Yeah, okay, BarCamp Day 2. I did a horrible job of blogging about Day 1 live. I’ll try to do better today.

The Cuba + libraries + information technology presentation went very well this morning. The other presenters who had signed up for that slot canceled, so if folks wanted to attend a talk, they were “stuck with me.” 😉 In thirty minutes, I gave a broad overview of the six days we Special Libraries Association delegates toured Cuban institutions and libraries and met Cuban librarians (which I still need to really tell you about). Folks have lots of questions, so the conversation continued in the hallway through the next time slot. Addendum: Because I spoke extemporaneously while a slideshow of 180 photos ran in the background, I don’t have any materials from the talk I can put online.


At noon, Buck gave 12 of us a contradance lesson, including an unsuspecting couple we pulled out of the hallway so we’d have a good number of dancers.

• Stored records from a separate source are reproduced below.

`config.mk`:
```
export PLATFORM = sky130hd
export DESIGN_NAME = multicycle_controller
export DESIGN_NICKNAME = d
export VERILOG_FILES = /design/src/rtl/multicycle_controller.sv
export SDC_FILE = /design/constraint.sdc
export NUM_CORES = 1
export LEC_CHECK = 0
export CELL_PAD_IN_SITES_DETAIL_PLACEMENT = 1
export CELL_PAD_IN_SITES_GLOBAL_PLACEMENT = 2
export CORE_ASPECT_RATIO = 1.2
export CORE_MARGIN = 2
export CORE_UTILIZATION = 30
export DETAILED_ROUTE_END_ITERATION = 6
export DONT_BUFFER_PORTS = 1
export GPL_ROUTABILITY_DRIVEN = 0
export PLACE_DENSITY = 0.82
export SLEW_MARGIN = 20
export SYNTH_ARGS = -nofsm -noshare
export SYNTH_HDL_FRONTEND = slang
export SYNTH_SLANG_ARGS = --single-unit
```
`constraint.sdc`:
```
create_clock -name clk -period 1.7 [get_ports clk]
set_input_delay 0.255 -clock clk [delete_from_list [all_inputs] [get_ports clk]]
set_output_delay 0.255 -clock clk [all_outputs]
set_load 0.02 [all_outputs]
```
`src/rtl/multicycle_controller.sv`:
```
// Multicycle MIPS-subset control unit: Moore sequencer producing datapath mux,
// memory and register-file strobes, with a stall handshake on memory accesses.
module multicycle_controller (
  input  logic       clk,
  input  logic       rst_n,
  input  logic [5:0] opcode,
  input  logic [5:0] funct,
  input  logic       zero,
  input  logic       mem_ready,
  output logic       iord,
  output logic       mem_read,
  output logic       mem_write,
  output logic       ir_write,
  output logic       reg_dst,
  output logic       mem_to_reg,
  output logic       reg_write,
  output logic       alu_src_a,
  output logic [1:0] alu_src_b,
  output logic [1:0] alu_op,
  output logic [1:0] pc_src,
  output logic       pc_en,
  output logic       ext_zero,
  output logic [3:0] state,
  output logic       illegal_op
);

  typedef enum logic [3:0] {
    FETCH   = 4'd0,
    DECODE  = 4'd1,
    MEMADR  = 4'd2,
    MEMRD   = 4'd3,
    MEMWB   = 4'd4,
    MEMWR   = 4'd5,
    EXEC    = 4'd6,
    ALUWB   = 4'd7,
    BRANCH  = 4'd8,
    IMMEXEC = 4'd9,
    IMMWB   = 4'd10,
    JUMP    = 4'd11
  } state_e;

  localparam logic [5:0] OP_R    = 6'b000000;
  localparam logic [5:0] OP_LW   = 6'b100011;
  localparam logic [5:0] OP_SW   = 6'b101011;
  localparam logic [5:0] OP_BEQ  = 6'b000100;
  localparam logic [5:0] OP_ADDI = 6'b001000;
  localparam logic [5:0] OP_ANDI = 6'b001100;
  localparam logic [5:0] OP_ORI  = 6'b001101;
  localparam logic [5:0] OP_J    = 6'b000010;

  state_e state_q, state_d;

  // funct is consumed by the ALU decoder, not by the sequencer.
  logic unused_funct;
  assign unused_funct = ^funct;

  logic is_logical_imm;
  assign is_logical_imm = (opcode == OP_ANDI) || (opcode == OP_ORI);

  always_ff @(posedge clk) begin
    if (!rst_n) state_q <= FETCH;
    else        state_q <= state_d;
  end

  assign state = state_q;

  always_comb begin
    state_d    = FETCH;
    iord       = 1'b0;
    mem_read   = 1'b0;
    mem_write  = 1'b0;
    ir_write   = 1'b0;
    reg_dst    = 1'b0;
    mem_to_reg = 1'b0;
    reg_write  = 1'b0;
    alu_src_a  = 1'b0;
    alu_src_b  = 2'b00;
    alu_op     = 2'b00;
    pc_src     = 2'b00;
    pc_en      = 1'b0;
    ext_zero   = 1'b0;
    illegal_op = 1'b0;
    unique case (state_q)
      FETCH: begin
        mem_read  = 1'b1;
        alu_src_b = 2'b01;
        ir_write  = mem_ready;
        pc_en     = mem_ready;
        state_d   = mem_ready ? DECODE : FETCH;
      end
      DECODE: begin
        alu_src_b = 2'b11;
        case (opcode)
          OP_LW, OP_SW:               state_d = MEMADR;
          OP_R:                       state_d = EXEC;
          OP_BEQ:                     state_d = BRANCH;
          OP_ADDI, OP_ANDI, OP_ORI:   state_d = IMMEXEC;
          OP_J:                       state_d = JUMP;
          default: begin
            state_d    = FETCH;
            illegal_op = 1'b1;
          end
        endcase
      end
      MEMADR: begin
        alu_src_a = 1'b1;
        alu_src_b = 2'b10;
        state_d   = (opcode == OP_LW) ? MEMRD : MEMWR;
      end
      MEMRD: begin
        iord     = 1'b1;
        mem_read = 1'b1;
        state_d  = mem_ready ? MEMWB : MEMRD;
      end
      MEMWB: begin
        mem_to_reg = 1'b1;
        reg_write  = 1'b1;
      end
      MEMWR: begin
        iord      = 1'b1;
        mem_write = 1'b1;
        state_d   = mem_ready ? FETCH : MEMWR;
      end
      EXEC: begin
        alu_src_a = 1'b1;
        alu_op    = 2'b10;
        state_d   = ALUWB;
      end
      ALUWB: begin
        reg_dst   = 1'b1;
        reg_write = 1'b1;
      end
      BRANCH: begin
        alu_src_a = 1'b1;
        alu_op    = 2'b01;
        pc_src    = 2'b01;
        pc_en     = zero;
      end
      IMMEXEC: begin
        alu_src_a = 1'b1;
        alu_src_b = 2'b10;
        alu_op    = is_logical_imm ? 2'b11 : 2'b00;
        ext_zero  = is_logical_imm;
        state_d   = IMMWB;
      end
      IMMWB: begin
        reg_write = 1'b1;
        ext_zero  = is_logical_imm;
      end
      JUMP: begin
        pc_src = 2'b10;
        pc_en  = 1'b1;
      end
      default: state_d = FETCH;
    endcase
  end

endmodule

```
==> run summary <==
Yosys Warn Count - 0
initial antenna violation count - 0
Antenna Nets Post-Route - 0
pin count of the biggest net entering global routing - 18
DRC Markers - 0
Global Route Usage Sum - 17.1%
Critical Path Start - state[1]$_SDFF_PN0_
CTS tree - yes
number of max-cap violations - 0
Fmax - 571 MHz
DR pass1 iterations - 2
Util after Layout - 41.9%
worst path cell trace - or4b_4 > a221oi_2 > buf_4
initial core utilization - 31.4%
vias per cell - 5.46
final WL - 1960 um
mean area per synthesized cell - 7.24 um^2
critical setup path kind - flop to primary output
die area - 2540 um^2
CP peak stage delay - 0.58 ns
HP Class - primary input to flop
post-synth net total - 105
clk_lat worst skew - 0.23 ns
crit path max fanout - 3
Seq/Total Area, Yosys - 12.4%
outcome - finished, violations left
Die Height - 54.8 um
wire length of the first global-routing pass - 3180 um
Syn Inst Count - 89
min-delay src - rst_n
power per cell area - 378 nW/um^2
Slew @ Worst Pin - 0.351 ns
Worst Path Required - 1.44 ns
Crit-path slowest cell - or4b_4
cell area after synthesis - 644 um^2
CP Launch Type - flop
register clock-pin slew on the reported worst setup and hold paths - 0.04 ns
top cells by area, synth - dfxtp_1 (12%), clkbuf_8 (8.5%), nor2_1 (5.8%)
share of layout cells above drive strength 1 - 45.2%
worst reg2reg startpoint - state[0]$_SDFF_PN0_
ys flop type - dfxtp_1
Tmin final - 1.75 ns
Clock Sinks - 4
Fin Clk Skew - 0.000204 ns
H-tree levels - 1
Nets - 122
final hold violation count - 0
Rows - 18
vias in the first global route - 713
endpoints failing setup - 1
vias - 731
worst path bufs/invs - 1
failing checks - negative setup slack
ant diodes - 0
Cell variety after synth - 43
worst ir drop on vdd - 0.189 mV
number of flops mapped to enable cells by yosys - 0
total grt overflow - 0
Static Leak - 0.000346 uW
routed len/inst - 14.6 um
RSZ-0062 raised after global routing - yes
total CTS buffers - 3
IO buf count - 0
Post-DP HPWL - 1590 um
register bit total from synthesis - 4
Synth top area share - 12.4%
Worst EP arrival - 1.49 ns
clk buf depth - 2
I/O pins - 37
pre-CTS setup slack - 0.171 ns
P&R area growth vs syn - 33.4%
post-synth top area cell - dfxtp_1
Critical Path Sink Type - primary output
die width - 46.3 um
max reg flops - 4
Slew Limit Fails - 0
Synth top cells by count - nor2_1 (10), a21oi_1 (7), nand2_1 (7)
Worst slew margin - 76.4%
setup ws final - -0.0499 ns
Post-synth ARST share - 0%
period utilization - 103%
most common cell in the synthesized netlist - nor2_1
Core Box Area - 2050 um^2
Fillers - 259
CTS root buf - clkbuf_4
largest delay contributor family on the critical path - simple AND/OR/NAND/NOR gates
post-CTS setup repair buffer count - 0
first-iteration detailed-routing DRC count - 4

Now I’m learning about a genome project friends work on that involves trying to get people to voluntarily give up genetic material for the purpose of scientific advancement. As part of the work, people’s DNA will become public. There are many legal and other complications (surprise, surprise). Some people fear discrimination based on genetic data. For example, if they have certain cancer genes, will getting health care become a problem in the future? There’s a case where a lady whose results revealed a BRCA mutation who was laid off claims the employer chose her because of the potential of her developing cancer. Some companies are working on home genetic testing kits that give portions of someone’s DNA code. Real, thorough DNA testing is very expensive.

When she had her test, she learned her ancestors came over on the Mayflower (which isn’t terribly rare among certain groups of Americans) and some other useful and curious things about her biology.

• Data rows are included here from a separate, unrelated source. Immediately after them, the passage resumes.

<file path="config.mk">
export PLATFORM = sky130hd
export DESIGN_NAME = uart_frame_decoder
export DESIGN_NICKNAME = d
export VERILOG_FILES = /design/src/rtl/uart_frame_decoder.sv
export SDC_FILE = /design/constraint.sdc
export NUM_CORES = 1
export LEC_CHECK = 0
export CAP_MARGIN = 20
export CORE_UTILIZATION = 25
export DETAILED_ROUTE_END_ITERATION = 6
export DONT_BUFFER_PORTS = 1
export HOLD_SLACK_MARGIN = 0.06
export PLACE_DENSITY = 0.5
export SYNTH_ARGS = -nofsm -noshare
export SYNTH_HDL_FRONTEND = slang
export SYNTH_SLANG_ARGS = --single-unit
</file>
<file path="constraint.sdc">
create_clock -name clock_12mhz -period 2.3 [get_ports clock_12mhz]
set_input_delay 0.46 -clock clock_12mhz [delete_from_list [all_inputs] [get_ports clock_12mhz]]
set_output_delay 0.46 -clock clock_12mhz [all_outputs]
set_load 0.05 [all_outputs]
</file>
<file path="src/rtl/uart_frame_decoder.sv">
// uart_frame_decoder: turns the UART byte stream into pixel writes.
// Frame layout: SYNC, ADDR_HI, ADDR_LO, COUNT, COUNT*3 data bytes, CHECK.
// Each complete RGB triplet becomes one write strobe.
// A good frame ends with a frame_done pulse.
// A bad checksum or an inter-byte timeout ends with a frame_error pulse.
module uart_frame_decoder #(
    parameter int          LED_COUNT      = 256,
    parameter int          TIMEOUT_CYCLES = 12000,
    parameter logic [7:0]  SYNC_BYTE      = 8'hA5
) (
    input  logic        clock_12mhz,
    input  logic        reset,
    input  logic [7:0]  rx_data,
    input  logic        rx_data_ready,
    output logic        perform_write,
    output logic [8:0]  write_address,
    output logic [23:0] write_data,
    output logic        frame_done,
    output logic        frame_error,
    output logic        busy
);

    typedef enum logic [2:0] {
        S_IDLE,
        S_ADDR_HI,
        S_ADDR_LO,
        S_COUNT,
        S_DATA,
        S_CHECK
    } state_t;

    localparam int               TW           = $clog2(TIMEOUT_CYCLES + 1);
    localparam logic [TW-1:0]    TIMEOUT_LAST = TW'(TIMEOUT_CYCLES - 1);
    localparam logic [9:0]       LED_LIMIT    = 10'(LED_COUNT);

    state_t          state_reg;
    logic [1:0]      ready_sync_reg;
    logic            ready_prev_reg;
    logic [TW-1:0]   timeout_count_reg;
    logic [7:0]      checksum_reg;
    logic [8:0]      base_reg;
    logic [7:0]      count_reg;
    logic [7:0]      pixel_index_reg;
    logic [1:0]      phase_reg;
    logic [7:0]      b0_reg;
    logic [7:0]      b1_reg;

    logic            accept;
    logic            timeout_hit;
    logic            last_pixel;
    logic [8:0]      pixel_addr;

    // One byte per rising edge of the synchronized ready level.
    assign accept      = ready_sync_reg[1] & ~ready_prev_reg;
    // The counter reaches TIMEOUT_CYCLES on this edge. A byte arriving in the same cycle wins.
    assign timeout_hit = (state_reg != S_IDLE) && (timeout_count_reg == TIMEOUT_LAST) && !accept;
    // COUNT of 0 means 256 pixels; the 8-bit subtraction wraps to 255 for that case.
    assign last_pixel  = (pixel_index_reg == count_reg - 8'd1);
    // The 9-bit sum wraps naturally from 511 to 0.
    assign pixel_addr  = base_reg + {1'b0, pixel_index_reg};

    // Bring rx_data_ready (from the UART's slower clock) into this domain and keep the previous level for edge detection.
    always_ff @(posedge clock_12mhz) begin
        if (reset) begin
            ready_sync_reg <= 2'b00;
            ready_prev_reg <= 1'b0;
        end else begin
            ready_sync_reg <= {ready_sync_reg[0], rx_data_ready};
            ready_prev_reg <= ready_sync_reg[1];
        end
    end

    // Frame parser FSM with registered strobes, the running checksum and the inter-byte timeout.
    always_ff @(posedge clock_12mhz) begin
        if (reset) begin
            state_reg         <= S_IDLE;
            busy              <= 1'b0;
            perform_write     <= 1'b0;
            write_address     <= '0;
            write_data        <= '0;
            frame_done        <= 1'b0;
            frame_error       <= 1'b0;
            timeout_count_reg <= '0;
            checksum_reg      <= '0;
            base_reg          <= '0;
            count_reg         <= '0;
            pixel_index_reg   <= '0;
            phase_reg         <= '0;
            b0_reg            <= '0;
            b1_reg            <= '0;
        end else begin
            perform_write <= 1'b0;
            frame_done    <= 1'b0;
            frame_error   <= 1'b0;

            if (accept || state_reg == S_IDLE) begin
                timeout_count_reg <= '0;
            end else begin
                timeout_count_reg <= timeout_count_reg + 1'b1;
            end

            if (timeout_hit) begin
                // Abandon the frame; any partially collected pixel bytes are discarded.
                state_reg         <= S_IDLE;
                busy              <= 1'b0;
                frame_error       <= 1'b1;
                phase_reg         <= '0;
                timeout_count_reg <= '0;
            end else if (accept) begin
                case (state_reg)
                    S_IDLE: begin
                        checksum_reg <= '0;
                        if (rx_data == SYNC_BYTE) begin
                            state_reg <= S_ADDR_HI;
                            busy      <= 1'b1;
                        end
                    end
                    S_ADDR_HI: begin
                        base_reg[8]  <= rx_data[0];
                        checksum_reg <= checksum_reg ^ rx_data;
                        state_reg    <= S_ADDR_LO;
                    end
                    S_ADDR_LO: begin
                        base_reg[7:0] <= rx_data;
                        checksum_reg  <= checksum_reg ^ rx_data;
                        state_reg     <= S_COUNT;
                    end
                    S_COUNT: begin
                        count_reg       <= rx_data;
                        pixel_index_reg <= '0;
                        phase_reg       <= '0;
                        checksum_reg    <= checksum_reg ^ rx_data;
                        state_reg       <= S_DATA;
                    end
                    S_DATA: begin
                        checksum_reg <= checksum_reg ^ rx_data;
                        case (phase_reg)
                            2'd0: begin
                                b0_reg    <= rx_data;
                                phase_reg <= 2'd1;
                            end
                            2'd1: begin
                                b1_reg    <= rx_data;
                                phase_reg <= 2'd2;
                            end
                            default: begin
                                phase_reg <= 2'd0;
                                // Out-of-range pixels are dropped, but the frame keeps parsing.
                                if ({1'b0, pixel_addr} < LED_LIMIT) begin
                                    perform_write <= 1'b1;
                                    write_address <= pixel_addr;
                                    write_data    <= {b0_reg, b1_reg, rx_data};
                                end
                                if (last_pixel) begin
                                    state_reg <= S_CHECK;
                                end else begin
                                    pixel_index_reg <= pixel_index_reg + 8'd1;
                                end
                            end
                        endcase
                    end
                    S_CHECK: begin
                        if (rx_data == checksum_reg) begin
                            frame_done <= 1'b1;
                        end else begin
                            frame_error <= 1'b1;
                        end
                        state_reg <= S_IDLE;
                        busy      <= 1'b0;
                    end
                    default: begin
                        state_reg <= S_IDLE;
                        busy      <= 1'b0;
                    end
                endcase
            end
        end
    end

endmodule

</file>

Model train technology with Brian: Apps for running trains off smartphones mean barriers to entry are much lower. Some people understand the train apps easier than via a different controller because of how similar the apps are to other common phone apps. Also, not having to buy more equipment eliminates another barrier.


Technical writing is a varied role with many components. Writers can write for programmers, colleagues, the pubic, clients … Some technical documents are written with a 7th grade education level in mind. Does anyone read the doc? Why write things down? How do you make the documentation short enough to hold people’s attention spans, yet long enough to be thorough and useful?

Part of technical writing is figuring out how the software works in the first place and how the customer is going to use it, then documenting that path. Organization is important. Steps should be in order. The structure of the content should be clear and useful. Forget about the rules about using the same words over and over. Short sentences referring to the same things using the same terms are less confusing to the user.

If a program has 100 features and your client is most likely going to use only 20 of them regularly, you need to find a way to direct the client to those 20 essential features while also documenting the other 80.

How basic you need to be with the documentation is based on your audience’s experience level. If you’re writing for completely new users, you may need to explain everything. If you’re writing for experienced users, you may be able to assume they know how to handle basic functions.


The crash course in Arabic was fun.


The pool game lasted through the closing session. Ooops. I tried to clear the table quicker.